Data records:

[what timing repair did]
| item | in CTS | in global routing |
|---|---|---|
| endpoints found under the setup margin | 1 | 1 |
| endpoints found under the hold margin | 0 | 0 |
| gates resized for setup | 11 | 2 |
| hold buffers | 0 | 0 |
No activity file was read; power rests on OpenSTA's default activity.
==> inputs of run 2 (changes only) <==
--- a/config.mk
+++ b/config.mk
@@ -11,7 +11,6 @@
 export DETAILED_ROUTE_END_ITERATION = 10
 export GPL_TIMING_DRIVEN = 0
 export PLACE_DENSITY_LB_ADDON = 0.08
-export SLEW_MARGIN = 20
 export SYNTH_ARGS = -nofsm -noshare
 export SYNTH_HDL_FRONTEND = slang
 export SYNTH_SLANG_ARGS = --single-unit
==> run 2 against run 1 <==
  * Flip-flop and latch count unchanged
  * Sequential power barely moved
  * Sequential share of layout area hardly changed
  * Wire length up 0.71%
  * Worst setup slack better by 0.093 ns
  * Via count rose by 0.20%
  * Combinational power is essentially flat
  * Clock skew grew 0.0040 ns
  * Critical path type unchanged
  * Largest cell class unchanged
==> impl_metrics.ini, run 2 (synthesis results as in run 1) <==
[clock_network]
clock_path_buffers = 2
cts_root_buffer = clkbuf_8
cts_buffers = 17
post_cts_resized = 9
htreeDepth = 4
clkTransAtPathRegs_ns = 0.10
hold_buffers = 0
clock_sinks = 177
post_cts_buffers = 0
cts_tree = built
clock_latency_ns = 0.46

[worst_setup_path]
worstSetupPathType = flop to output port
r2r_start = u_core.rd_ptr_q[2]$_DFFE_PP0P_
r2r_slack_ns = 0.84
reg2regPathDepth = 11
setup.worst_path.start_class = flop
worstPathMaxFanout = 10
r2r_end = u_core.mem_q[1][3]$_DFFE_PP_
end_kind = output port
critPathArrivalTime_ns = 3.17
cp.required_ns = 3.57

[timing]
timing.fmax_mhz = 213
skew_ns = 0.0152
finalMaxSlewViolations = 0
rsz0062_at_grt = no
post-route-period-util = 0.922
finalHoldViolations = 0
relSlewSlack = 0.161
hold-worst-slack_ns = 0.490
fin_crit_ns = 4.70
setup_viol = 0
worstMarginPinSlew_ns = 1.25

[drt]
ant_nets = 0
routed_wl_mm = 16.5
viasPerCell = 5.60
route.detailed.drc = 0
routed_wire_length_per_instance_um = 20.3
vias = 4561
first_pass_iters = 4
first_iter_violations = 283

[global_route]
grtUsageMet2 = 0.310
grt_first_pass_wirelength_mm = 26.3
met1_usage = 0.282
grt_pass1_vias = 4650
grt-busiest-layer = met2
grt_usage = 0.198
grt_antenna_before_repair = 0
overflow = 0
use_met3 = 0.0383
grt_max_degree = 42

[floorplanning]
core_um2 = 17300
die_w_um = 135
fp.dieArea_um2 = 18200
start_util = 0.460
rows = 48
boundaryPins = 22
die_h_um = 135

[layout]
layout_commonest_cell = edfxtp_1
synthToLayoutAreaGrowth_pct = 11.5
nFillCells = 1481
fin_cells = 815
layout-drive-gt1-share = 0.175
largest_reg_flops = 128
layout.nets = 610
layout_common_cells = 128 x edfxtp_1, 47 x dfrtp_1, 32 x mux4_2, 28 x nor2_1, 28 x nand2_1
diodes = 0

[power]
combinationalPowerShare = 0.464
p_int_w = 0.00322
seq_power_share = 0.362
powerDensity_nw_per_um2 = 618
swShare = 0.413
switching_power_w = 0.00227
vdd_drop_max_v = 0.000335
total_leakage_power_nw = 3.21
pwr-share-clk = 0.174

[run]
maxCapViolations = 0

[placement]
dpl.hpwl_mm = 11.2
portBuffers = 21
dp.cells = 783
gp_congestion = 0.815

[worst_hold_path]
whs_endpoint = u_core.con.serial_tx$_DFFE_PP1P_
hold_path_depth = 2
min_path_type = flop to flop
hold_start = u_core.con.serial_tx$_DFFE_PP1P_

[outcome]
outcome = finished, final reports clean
...
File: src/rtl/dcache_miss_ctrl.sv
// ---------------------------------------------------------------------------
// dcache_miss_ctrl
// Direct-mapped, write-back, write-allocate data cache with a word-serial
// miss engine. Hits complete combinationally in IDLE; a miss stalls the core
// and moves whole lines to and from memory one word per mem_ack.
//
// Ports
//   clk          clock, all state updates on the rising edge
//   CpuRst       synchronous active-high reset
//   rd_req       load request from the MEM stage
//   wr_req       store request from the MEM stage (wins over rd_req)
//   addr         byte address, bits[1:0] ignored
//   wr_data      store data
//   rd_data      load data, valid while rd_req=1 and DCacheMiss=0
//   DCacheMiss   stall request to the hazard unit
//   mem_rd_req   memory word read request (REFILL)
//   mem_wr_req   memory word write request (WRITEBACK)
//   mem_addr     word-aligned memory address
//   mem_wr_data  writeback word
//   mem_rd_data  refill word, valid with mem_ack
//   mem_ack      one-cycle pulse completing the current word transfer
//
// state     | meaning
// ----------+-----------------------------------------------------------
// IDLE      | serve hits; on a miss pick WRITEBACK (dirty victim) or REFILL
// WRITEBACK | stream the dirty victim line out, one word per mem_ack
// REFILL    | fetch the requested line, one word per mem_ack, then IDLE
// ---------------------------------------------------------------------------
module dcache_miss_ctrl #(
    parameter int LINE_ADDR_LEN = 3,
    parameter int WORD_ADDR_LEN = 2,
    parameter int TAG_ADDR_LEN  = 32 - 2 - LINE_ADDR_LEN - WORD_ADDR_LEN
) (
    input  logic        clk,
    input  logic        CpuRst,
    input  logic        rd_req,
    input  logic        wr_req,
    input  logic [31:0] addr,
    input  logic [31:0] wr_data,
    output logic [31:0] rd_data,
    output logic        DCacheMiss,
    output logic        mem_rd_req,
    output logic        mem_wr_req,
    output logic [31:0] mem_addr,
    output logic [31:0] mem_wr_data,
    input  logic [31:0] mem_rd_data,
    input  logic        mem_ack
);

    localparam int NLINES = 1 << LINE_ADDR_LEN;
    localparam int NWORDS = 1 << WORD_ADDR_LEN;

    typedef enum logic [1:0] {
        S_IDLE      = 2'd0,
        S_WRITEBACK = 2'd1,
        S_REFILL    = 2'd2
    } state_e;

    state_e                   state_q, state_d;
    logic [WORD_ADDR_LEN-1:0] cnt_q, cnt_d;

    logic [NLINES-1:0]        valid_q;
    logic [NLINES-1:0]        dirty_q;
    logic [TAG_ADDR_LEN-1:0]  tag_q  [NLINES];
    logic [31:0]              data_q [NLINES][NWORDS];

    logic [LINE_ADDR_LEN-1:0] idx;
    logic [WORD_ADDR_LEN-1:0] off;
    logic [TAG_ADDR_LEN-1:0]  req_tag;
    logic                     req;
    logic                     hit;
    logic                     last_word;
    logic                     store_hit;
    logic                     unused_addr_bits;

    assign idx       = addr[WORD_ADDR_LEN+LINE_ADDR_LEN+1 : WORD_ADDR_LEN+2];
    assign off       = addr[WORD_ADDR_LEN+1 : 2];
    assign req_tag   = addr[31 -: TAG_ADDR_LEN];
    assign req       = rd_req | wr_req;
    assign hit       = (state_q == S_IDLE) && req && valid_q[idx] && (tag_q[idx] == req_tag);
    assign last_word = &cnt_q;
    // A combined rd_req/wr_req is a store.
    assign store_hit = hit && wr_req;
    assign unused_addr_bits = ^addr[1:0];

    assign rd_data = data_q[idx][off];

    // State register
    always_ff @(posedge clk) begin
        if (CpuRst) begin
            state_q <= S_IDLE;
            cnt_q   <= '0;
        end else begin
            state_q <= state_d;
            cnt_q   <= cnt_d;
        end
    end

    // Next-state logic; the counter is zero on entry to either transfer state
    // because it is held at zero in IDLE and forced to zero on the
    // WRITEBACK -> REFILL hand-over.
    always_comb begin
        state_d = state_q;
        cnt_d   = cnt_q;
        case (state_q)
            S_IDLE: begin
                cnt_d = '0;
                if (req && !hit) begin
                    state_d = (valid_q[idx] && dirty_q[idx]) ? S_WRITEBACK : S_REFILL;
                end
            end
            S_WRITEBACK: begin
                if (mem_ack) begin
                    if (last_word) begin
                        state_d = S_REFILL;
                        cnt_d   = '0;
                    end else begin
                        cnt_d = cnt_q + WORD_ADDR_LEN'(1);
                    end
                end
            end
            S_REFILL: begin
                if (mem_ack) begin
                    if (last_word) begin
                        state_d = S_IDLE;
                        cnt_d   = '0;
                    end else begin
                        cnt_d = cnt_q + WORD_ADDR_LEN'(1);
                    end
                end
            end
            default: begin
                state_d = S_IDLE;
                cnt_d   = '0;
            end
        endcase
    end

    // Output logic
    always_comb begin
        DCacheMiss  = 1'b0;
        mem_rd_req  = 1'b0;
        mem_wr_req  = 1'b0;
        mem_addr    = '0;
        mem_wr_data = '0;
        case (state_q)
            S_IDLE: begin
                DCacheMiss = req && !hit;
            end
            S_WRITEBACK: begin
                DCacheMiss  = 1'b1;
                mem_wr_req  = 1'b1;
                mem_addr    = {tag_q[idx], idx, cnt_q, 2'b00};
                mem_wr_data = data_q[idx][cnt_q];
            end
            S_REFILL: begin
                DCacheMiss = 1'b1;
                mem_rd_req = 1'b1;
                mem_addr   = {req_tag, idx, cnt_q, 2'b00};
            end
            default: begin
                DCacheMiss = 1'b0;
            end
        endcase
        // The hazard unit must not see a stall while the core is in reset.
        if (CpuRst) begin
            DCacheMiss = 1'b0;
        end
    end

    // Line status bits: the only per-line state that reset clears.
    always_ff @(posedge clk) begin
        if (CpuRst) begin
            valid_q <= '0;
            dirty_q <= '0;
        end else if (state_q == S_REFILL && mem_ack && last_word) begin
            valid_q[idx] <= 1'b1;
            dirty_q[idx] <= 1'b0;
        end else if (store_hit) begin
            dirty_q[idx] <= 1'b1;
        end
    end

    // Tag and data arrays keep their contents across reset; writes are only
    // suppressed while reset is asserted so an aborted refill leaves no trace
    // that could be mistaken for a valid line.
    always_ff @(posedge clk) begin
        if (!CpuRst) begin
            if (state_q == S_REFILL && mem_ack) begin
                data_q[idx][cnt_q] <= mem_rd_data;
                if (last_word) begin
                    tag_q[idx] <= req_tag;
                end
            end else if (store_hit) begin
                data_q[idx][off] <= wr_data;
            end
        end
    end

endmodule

### PROMPT
Quote the data above from the line containing "setup_viol = 0" to the line containing "grt-busiest-layer = met2", inclusive, and stop.

### PROBLEM SOLUTION
setup_viol = 0
worstMarginPinSlew_ns = 1.25

[drt]
ant_nets = 0
routed_wl_mm = 16.5
viasPerCell = 5.60
route.detailed.drc = 0
routed_wire_length_per_instance_um = 20.3
vias = 4561
first_pass_iters = 4
first_iter_violations = 283

[global_route]
grtUsageMet2 = 0.310
grt_first_pass_wirelength_mm = 26.3
met1_usage = 0.282
grt_pass1_vias = 4650
grt-busiest-layer = met2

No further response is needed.